'''
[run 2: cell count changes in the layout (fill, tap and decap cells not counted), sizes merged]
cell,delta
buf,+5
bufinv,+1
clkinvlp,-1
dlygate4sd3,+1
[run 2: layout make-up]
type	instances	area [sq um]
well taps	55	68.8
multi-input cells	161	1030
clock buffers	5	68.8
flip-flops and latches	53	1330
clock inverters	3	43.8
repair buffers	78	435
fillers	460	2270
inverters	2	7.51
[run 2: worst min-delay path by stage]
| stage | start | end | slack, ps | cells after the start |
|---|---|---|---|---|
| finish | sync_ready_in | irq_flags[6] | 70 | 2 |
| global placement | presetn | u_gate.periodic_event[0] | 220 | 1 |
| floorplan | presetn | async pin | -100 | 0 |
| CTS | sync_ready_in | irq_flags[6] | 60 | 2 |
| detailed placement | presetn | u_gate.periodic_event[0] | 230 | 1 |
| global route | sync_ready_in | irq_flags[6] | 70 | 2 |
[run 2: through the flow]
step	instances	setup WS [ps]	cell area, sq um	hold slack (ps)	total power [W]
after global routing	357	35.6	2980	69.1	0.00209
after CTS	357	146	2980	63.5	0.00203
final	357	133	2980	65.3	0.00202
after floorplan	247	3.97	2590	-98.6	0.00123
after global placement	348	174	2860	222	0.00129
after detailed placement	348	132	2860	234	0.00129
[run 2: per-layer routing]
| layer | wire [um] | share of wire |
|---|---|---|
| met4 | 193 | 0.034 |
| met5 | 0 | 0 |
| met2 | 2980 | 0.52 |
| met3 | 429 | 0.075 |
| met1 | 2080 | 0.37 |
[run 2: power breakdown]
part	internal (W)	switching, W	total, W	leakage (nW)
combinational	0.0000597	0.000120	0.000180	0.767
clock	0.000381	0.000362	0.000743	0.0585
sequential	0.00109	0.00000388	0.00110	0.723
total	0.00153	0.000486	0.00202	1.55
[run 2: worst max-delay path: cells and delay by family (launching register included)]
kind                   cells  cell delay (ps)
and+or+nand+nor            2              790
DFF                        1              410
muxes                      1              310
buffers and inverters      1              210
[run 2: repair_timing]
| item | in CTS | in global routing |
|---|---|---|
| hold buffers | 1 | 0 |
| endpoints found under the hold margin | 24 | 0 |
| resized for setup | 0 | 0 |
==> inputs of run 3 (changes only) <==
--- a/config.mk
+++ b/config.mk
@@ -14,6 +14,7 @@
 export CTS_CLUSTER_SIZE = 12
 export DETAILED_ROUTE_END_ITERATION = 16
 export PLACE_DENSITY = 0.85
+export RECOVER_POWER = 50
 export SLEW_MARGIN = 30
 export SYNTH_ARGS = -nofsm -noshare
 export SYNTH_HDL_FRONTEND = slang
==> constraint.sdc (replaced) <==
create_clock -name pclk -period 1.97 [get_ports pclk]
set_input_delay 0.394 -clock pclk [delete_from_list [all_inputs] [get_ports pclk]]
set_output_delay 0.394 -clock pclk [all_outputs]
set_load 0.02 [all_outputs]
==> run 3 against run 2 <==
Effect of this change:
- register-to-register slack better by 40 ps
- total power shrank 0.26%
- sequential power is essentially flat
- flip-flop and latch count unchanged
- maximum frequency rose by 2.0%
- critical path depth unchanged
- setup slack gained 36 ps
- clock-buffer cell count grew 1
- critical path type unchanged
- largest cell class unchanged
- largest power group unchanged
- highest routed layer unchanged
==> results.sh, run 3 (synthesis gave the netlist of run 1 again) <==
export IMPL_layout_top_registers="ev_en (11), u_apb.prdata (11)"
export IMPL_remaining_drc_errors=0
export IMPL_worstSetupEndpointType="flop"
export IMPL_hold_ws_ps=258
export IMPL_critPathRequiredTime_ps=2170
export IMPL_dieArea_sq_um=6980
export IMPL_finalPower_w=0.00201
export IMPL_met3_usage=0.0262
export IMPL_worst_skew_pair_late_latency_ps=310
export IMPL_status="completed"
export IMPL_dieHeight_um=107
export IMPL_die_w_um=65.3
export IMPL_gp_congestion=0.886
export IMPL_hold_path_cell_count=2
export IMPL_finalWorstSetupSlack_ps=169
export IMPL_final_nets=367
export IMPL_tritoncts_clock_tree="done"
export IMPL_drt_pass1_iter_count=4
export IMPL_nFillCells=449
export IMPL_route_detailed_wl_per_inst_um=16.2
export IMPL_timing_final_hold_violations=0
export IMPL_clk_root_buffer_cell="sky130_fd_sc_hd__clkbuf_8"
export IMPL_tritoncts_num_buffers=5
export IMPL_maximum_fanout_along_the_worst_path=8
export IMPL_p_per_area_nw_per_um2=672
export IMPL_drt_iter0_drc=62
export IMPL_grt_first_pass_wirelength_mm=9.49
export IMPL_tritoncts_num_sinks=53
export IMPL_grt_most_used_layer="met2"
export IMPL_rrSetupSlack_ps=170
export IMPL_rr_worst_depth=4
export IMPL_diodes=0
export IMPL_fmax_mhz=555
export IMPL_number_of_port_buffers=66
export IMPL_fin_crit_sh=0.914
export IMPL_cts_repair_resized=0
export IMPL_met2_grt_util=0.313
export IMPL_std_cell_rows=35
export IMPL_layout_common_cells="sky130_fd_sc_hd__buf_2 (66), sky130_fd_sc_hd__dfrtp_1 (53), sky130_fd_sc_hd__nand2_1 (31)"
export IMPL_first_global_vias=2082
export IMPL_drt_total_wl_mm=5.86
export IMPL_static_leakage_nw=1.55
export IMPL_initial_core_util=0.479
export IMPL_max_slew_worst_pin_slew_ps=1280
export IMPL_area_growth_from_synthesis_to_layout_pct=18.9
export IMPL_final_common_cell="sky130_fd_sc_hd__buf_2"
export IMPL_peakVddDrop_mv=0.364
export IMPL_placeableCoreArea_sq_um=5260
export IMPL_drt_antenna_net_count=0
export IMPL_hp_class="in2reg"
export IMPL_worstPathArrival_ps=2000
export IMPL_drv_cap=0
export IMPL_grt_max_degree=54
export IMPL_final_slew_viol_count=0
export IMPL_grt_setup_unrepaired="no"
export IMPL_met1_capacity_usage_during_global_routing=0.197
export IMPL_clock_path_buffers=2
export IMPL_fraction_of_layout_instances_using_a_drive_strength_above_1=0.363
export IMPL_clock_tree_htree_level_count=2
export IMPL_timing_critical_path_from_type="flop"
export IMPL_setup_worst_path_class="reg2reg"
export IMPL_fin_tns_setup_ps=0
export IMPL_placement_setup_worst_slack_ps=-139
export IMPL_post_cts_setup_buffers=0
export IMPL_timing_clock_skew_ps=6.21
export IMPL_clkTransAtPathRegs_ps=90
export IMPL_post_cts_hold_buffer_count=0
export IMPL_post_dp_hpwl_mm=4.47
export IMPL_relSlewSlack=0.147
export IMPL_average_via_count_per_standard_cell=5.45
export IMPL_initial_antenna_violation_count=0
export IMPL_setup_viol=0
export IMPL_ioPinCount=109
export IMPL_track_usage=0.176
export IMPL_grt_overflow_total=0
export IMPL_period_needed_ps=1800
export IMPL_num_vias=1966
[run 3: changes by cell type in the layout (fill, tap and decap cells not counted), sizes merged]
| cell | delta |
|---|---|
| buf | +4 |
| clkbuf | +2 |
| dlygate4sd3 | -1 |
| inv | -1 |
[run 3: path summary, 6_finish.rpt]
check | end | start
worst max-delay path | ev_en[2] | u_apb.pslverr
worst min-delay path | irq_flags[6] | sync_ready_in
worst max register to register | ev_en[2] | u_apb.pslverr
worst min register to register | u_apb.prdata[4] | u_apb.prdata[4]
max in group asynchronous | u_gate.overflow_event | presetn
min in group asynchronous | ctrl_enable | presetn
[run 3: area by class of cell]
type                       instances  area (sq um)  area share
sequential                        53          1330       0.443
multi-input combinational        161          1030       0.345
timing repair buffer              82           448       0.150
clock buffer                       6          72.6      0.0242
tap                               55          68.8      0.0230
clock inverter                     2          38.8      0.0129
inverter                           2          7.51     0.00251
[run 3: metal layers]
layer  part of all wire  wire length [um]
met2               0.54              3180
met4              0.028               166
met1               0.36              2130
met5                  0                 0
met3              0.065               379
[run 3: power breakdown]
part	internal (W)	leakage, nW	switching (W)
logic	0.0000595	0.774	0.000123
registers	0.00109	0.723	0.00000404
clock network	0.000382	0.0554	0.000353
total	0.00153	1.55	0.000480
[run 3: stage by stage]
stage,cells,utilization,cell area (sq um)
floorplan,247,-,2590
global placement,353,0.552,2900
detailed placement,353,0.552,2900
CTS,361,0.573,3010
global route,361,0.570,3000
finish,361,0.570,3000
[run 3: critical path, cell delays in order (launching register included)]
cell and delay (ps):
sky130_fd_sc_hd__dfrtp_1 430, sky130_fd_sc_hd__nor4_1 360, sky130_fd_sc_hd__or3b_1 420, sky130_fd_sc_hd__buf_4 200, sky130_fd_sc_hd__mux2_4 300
## config.mk

```make
export PLATFORM = sky130hd
export DESIGN_NAME = ccd_readout_ctrl
export DESIGN_NICKNAME = d
export VERILOG_FILES = /design/src/ccd_timing_pkg.sv /design/src/ccd_interval_timer.sv /design/src/ccd_hclk_gen.sv /design/src/ccd_readout_ctrl.sv
export SDC_FILE = /design/constraint.sdc
export NUM_CORES = 1
export LEC_CHECK = 0
export ABC_AREA = 1
export BUFFER_PORTS_ARGS = -buffer_cell sky130_fd_sc_hd__buf_2
export CAP_MARGIN = 20
export CORE_AREA = 2 2 148 150
export CTS_CLUSTER_SIZE = 16
export DETAILED_ROUTE_END_ITERATION = 8
export DIE_AREA = 0 0 150 152
export HOLD_SLACK_MARGIN = 0.12
export PLACE_DENSITY = 0.73
export SLEW_MARGIN = 20
export SYNTH_ARGS = -nofsm -noshare
export SYNTH_HDL_FRONTEND = slang
export SYNTH_SLANG_ARGS = --single-unit
```

## constraint.sdc

```tcl
create_clock -name i_clk -period 4.75 [get_ports i_clk]
set_input_delay 0.7125 -clock i_clk [delete_from_list [all_inputs] [get_ports i_clk]]
set_output_delay 0.7125 -clock i_clk [all_outputs]
set_load 0.1 [all_outputs]
```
'''
### TASK PROMPT
Using the data above, print exactly the lines from the line that contains "export IMPL_dieHeight_um=107" through the line that contains "export IMPL_max_slew_worst_pin_slew_ps=1280", with both included.

### EXPECTED ANSWER
export IMPL_dieHeight_um=107
export IMPL_die_w_um=65.3
export IMPL_gp_congestion=0.886
export IMPL_hold_path_cell_count=2
export IMPL_finalWorstSetupSlack_ps=169
export IMPL_final_nets=367
export IMPL_tritoncts_clock_tree="done"
export IMPL_drt_pass1_iter_count=4
export IMPL_nFillCells=449
export IMPL_route_detailed_wl_per_inst_um=16.2
export IMPL_timing_final_hold_violations=0
export IMPL_clk_root_buffer_cell="sky130_fd_sc_hd__clkbuf_8"
export IMPL_tritoncts_num_buffers=5
export IMPL_maximum_fanout_along_the_worst_path=8
export IMPL_p_per_area_nw_per_um2=672
export IMPL_drt_iter0_drc=62
export IMPL_grt_first_pass_wirelength_mm=9.49
export IMPL_tritoncts_num_sinks=53
export IMPL_grt_most_used_layer="met2"
export IMPL_rrSetupSlack_ps=170
export IMPL_rr_worst_depth=4
export IMPL_diodes=0
export IMPL_fmax_mhz=555
export IMPL_number_of_port_buffers=66
export IMPL_fin_crit_sh=0.914
export IMPL_cts_repair_resized=0
export IMPL_met2_grt_util=0.313
export IMPL_std_cell_rows=35
export IMPL_layout_common_cells="sky130_fd_sc_hd__buf_2 (66), sky130_fd_sc_hd__dfrtp_1 (53), sky130_fd_sc_hd__nand2_1 (31)"
export IMPL_first_global_vias=2082
export IMPL_drt_total_wl_mm=5.86
export IMPL_static_leakage_nw=1.55
export IMPL_initial_core_util=0.479
export IMPL_max_slew_worst_pin_slew_ps=1280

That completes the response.